§ Source records:
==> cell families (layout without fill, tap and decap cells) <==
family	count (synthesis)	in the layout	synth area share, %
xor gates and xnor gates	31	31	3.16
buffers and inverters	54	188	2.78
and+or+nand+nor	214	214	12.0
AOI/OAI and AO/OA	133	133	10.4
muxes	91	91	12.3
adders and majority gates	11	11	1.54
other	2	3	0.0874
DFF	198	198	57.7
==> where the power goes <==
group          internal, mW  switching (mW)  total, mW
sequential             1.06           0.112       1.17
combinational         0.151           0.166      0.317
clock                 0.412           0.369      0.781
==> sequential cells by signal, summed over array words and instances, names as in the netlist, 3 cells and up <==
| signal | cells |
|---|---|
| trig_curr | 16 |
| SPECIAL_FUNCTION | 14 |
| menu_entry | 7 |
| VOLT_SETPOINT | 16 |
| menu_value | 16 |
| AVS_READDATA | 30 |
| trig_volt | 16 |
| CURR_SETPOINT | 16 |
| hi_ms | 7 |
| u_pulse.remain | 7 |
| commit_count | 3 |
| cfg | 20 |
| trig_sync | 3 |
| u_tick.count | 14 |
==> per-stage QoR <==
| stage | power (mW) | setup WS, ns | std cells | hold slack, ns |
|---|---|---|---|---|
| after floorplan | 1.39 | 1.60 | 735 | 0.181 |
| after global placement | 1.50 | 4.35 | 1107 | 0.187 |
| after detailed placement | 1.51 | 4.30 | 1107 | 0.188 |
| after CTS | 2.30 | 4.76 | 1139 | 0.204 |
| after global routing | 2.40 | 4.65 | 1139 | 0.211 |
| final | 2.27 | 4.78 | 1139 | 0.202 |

§ What the exercise asks:
Show each line of the data that contains the string "cells".

§ Task response:
==> cell families (layout without fill, tap and decap cells) <==
==> sequential cells by signal, summed over array words and instances, names as in the netlist, 3 cells and up <==
| signal | cells |
| stage | power (mW) | setup WS, ns | std cells | hold slack, ns |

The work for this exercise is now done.